**TASK GOAL:**
Whenever a line carries the word "changes", pull it out of the entries.

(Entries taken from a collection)

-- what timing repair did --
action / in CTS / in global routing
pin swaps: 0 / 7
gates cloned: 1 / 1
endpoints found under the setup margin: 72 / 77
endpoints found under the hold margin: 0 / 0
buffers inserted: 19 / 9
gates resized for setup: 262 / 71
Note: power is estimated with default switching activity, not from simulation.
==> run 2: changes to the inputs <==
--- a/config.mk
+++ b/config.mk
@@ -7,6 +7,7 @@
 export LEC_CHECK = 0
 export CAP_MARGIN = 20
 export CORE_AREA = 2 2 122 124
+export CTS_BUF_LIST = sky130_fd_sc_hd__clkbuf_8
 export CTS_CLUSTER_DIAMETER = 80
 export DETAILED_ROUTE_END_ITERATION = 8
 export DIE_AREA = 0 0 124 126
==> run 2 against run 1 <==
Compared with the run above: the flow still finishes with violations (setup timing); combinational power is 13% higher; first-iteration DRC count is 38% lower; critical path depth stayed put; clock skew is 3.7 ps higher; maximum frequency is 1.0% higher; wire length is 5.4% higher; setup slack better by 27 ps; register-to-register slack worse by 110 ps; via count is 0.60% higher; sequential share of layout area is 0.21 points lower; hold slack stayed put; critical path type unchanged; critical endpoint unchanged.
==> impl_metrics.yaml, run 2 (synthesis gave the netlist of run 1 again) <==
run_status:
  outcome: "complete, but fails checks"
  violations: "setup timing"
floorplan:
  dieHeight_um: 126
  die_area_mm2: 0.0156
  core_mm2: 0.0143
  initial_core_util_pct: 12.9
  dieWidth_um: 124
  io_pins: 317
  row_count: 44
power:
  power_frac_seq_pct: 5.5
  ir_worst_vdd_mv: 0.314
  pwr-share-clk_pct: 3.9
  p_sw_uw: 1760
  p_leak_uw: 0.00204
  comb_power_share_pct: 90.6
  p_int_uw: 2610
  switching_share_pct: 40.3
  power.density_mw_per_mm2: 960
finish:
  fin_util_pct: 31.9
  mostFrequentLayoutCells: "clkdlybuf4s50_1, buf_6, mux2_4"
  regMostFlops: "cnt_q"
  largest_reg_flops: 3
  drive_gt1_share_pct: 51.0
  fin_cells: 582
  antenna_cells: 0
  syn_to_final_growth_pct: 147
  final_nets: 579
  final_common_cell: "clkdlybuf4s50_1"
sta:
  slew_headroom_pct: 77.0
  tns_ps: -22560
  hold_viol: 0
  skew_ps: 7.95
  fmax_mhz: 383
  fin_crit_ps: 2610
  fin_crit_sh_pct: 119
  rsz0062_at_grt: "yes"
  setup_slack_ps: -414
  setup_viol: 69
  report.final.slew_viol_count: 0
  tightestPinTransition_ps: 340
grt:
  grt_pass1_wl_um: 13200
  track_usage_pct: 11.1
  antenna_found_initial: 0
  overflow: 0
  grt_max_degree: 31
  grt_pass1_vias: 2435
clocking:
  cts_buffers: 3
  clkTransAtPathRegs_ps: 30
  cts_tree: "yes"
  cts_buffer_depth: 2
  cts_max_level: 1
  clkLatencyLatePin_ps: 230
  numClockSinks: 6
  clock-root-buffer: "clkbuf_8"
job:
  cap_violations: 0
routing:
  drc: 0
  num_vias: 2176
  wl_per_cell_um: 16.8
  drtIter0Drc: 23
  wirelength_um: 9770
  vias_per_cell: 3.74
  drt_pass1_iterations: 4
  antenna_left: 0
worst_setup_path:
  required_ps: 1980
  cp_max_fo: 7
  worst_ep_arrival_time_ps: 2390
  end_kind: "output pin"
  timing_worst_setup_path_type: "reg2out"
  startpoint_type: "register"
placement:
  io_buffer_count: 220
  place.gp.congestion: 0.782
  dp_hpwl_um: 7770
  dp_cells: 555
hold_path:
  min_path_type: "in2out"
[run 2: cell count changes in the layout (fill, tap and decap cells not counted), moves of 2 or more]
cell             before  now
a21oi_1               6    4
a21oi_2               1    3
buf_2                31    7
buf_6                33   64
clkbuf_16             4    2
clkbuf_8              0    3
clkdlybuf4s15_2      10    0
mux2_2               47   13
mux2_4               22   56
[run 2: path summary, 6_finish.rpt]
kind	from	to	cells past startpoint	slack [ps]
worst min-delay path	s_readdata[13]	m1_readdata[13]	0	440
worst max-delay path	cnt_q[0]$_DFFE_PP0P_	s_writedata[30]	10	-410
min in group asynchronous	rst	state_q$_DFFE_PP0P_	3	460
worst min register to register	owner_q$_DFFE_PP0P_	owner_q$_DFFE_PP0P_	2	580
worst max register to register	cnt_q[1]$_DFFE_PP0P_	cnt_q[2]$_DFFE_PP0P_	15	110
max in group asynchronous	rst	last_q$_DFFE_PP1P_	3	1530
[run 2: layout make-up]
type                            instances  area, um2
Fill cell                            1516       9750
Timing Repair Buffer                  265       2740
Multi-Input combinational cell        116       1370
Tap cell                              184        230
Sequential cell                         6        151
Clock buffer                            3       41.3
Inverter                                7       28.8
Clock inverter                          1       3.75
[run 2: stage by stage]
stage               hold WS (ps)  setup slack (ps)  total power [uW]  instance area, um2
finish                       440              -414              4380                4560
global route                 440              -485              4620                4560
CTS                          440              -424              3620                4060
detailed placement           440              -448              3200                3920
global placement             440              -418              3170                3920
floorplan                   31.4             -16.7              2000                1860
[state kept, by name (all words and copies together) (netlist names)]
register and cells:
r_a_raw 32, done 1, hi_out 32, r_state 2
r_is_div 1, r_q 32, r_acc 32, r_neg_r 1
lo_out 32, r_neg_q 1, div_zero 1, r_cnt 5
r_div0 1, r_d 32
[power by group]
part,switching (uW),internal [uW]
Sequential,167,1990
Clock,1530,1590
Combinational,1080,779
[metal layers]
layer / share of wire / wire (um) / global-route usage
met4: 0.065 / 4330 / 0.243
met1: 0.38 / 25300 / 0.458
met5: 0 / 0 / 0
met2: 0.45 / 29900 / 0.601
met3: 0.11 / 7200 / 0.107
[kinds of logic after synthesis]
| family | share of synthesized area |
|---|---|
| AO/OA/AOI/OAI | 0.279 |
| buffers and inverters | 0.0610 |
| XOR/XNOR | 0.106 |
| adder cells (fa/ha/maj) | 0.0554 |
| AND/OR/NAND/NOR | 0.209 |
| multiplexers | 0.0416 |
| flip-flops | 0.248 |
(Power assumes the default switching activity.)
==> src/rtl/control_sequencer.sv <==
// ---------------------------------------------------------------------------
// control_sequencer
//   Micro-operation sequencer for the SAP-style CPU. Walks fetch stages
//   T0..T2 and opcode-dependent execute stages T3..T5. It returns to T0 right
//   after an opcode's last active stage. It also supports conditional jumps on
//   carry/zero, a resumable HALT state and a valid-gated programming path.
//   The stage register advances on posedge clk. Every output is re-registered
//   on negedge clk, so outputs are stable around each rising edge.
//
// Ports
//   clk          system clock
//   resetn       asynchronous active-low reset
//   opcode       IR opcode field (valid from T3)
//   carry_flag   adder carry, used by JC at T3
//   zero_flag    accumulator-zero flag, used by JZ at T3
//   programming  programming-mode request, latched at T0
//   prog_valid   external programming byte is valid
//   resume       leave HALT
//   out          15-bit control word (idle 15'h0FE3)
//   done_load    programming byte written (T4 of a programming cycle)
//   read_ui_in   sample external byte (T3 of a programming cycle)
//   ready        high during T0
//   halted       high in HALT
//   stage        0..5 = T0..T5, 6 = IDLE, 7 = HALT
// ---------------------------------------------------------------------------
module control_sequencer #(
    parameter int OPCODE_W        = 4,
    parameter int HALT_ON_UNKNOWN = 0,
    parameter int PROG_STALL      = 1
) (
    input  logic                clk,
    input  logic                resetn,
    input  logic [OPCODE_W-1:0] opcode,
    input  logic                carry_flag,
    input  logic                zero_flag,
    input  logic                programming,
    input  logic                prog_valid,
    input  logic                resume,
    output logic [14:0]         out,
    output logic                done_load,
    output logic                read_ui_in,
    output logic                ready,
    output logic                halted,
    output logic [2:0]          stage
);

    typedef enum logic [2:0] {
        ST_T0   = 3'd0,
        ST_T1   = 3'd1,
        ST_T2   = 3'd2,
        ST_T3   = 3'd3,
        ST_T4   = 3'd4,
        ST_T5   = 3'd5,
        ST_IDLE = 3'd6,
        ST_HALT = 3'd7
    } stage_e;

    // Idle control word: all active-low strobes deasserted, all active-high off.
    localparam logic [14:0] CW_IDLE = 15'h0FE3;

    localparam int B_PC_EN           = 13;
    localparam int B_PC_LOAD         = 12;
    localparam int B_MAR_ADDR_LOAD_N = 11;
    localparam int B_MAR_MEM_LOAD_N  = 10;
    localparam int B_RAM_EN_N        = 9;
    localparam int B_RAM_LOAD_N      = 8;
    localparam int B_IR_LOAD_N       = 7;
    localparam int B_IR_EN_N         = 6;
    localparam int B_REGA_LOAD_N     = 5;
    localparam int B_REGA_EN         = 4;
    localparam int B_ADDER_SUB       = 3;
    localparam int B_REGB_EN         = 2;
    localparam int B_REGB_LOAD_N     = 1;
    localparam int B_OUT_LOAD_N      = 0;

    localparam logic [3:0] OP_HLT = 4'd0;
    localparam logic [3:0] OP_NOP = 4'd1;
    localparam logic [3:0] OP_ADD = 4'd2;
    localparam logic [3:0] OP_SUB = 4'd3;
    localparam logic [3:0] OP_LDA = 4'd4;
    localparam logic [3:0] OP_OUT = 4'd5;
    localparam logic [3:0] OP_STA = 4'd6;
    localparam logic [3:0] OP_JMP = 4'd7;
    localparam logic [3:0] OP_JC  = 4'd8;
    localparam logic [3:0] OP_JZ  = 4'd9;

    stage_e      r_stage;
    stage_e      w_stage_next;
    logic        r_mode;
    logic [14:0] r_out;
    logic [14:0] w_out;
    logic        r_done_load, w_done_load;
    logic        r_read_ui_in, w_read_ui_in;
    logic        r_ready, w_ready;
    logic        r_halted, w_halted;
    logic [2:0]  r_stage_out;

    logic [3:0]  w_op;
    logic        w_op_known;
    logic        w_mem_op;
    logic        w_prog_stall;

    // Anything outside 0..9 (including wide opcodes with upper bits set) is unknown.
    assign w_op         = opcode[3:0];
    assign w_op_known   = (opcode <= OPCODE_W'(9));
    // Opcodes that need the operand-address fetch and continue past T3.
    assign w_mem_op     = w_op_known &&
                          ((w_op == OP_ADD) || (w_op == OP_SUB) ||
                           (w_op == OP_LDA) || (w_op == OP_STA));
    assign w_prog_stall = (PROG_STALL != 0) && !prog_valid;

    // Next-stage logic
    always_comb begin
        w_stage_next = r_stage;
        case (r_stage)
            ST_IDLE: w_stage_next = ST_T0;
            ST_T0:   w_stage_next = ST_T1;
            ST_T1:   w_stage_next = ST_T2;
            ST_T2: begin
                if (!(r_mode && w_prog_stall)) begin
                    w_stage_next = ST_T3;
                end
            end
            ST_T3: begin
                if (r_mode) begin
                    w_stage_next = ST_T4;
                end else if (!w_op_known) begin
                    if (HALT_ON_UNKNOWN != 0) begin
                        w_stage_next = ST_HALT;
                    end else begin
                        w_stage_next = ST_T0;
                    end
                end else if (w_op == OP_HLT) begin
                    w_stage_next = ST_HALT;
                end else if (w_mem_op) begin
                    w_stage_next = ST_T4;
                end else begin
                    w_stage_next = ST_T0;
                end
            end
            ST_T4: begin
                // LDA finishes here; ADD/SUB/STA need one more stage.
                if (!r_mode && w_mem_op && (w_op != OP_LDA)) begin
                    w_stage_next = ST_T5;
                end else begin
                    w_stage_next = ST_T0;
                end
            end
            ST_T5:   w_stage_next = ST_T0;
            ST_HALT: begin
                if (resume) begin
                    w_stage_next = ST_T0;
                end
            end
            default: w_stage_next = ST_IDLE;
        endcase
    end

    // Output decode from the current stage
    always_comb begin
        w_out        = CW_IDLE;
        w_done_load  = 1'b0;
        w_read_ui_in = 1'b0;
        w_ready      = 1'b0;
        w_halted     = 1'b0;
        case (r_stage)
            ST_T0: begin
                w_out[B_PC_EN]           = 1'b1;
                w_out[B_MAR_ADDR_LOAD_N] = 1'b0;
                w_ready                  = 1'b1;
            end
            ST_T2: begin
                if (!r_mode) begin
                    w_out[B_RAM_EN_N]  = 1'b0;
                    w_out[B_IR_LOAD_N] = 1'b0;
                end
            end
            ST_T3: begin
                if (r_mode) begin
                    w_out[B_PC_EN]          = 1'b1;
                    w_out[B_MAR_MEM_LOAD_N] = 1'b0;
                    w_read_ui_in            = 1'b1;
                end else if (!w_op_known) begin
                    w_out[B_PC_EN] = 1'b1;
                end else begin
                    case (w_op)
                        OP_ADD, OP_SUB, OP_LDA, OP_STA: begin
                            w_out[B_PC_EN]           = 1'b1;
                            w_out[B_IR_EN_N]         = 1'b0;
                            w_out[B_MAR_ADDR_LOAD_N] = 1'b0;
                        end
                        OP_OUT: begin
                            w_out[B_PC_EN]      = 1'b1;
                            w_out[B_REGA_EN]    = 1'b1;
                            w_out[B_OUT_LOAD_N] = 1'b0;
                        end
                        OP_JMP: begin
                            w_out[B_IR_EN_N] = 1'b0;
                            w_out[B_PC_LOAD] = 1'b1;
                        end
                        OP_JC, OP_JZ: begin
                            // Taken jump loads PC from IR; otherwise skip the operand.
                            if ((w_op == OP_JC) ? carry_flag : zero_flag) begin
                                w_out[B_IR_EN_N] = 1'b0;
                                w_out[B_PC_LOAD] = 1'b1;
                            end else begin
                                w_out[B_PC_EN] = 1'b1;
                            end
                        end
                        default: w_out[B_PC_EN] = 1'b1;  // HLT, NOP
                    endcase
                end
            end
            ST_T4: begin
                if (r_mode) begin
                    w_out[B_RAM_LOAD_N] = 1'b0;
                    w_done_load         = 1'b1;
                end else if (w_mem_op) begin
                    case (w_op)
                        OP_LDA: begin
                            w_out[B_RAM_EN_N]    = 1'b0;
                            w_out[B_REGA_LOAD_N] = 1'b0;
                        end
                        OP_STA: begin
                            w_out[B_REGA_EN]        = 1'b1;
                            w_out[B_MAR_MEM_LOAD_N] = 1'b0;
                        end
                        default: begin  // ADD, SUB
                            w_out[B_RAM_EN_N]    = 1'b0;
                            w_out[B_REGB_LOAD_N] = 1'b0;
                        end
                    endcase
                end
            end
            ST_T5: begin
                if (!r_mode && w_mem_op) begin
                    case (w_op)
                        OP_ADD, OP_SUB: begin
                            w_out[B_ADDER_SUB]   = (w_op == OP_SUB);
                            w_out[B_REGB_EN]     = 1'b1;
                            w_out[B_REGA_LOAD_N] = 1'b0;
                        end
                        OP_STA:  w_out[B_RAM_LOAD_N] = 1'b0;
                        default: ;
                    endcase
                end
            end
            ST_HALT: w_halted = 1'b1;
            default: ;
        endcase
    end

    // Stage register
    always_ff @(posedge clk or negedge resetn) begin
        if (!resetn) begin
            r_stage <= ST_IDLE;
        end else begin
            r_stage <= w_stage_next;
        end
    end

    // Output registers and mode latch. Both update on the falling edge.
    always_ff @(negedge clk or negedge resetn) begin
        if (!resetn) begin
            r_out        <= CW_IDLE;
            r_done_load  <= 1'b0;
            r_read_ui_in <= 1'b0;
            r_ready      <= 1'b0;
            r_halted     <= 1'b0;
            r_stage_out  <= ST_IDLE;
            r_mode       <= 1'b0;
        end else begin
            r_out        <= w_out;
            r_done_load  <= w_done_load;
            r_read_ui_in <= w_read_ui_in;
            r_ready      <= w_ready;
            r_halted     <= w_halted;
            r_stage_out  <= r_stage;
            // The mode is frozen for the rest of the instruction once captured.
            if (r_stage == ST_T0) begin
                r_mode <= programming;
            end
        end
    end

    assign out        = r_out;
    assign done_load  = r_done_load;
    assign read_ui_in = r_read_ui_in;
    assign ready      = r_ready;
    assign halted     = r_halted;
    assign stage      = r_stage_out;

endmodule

**RESULT OF THIS TASK:**
==> run 2: changes to the inputs <==
[run 2: cell count changes in the layout (fill, tap and decap cells not counted), moves of 2 or more]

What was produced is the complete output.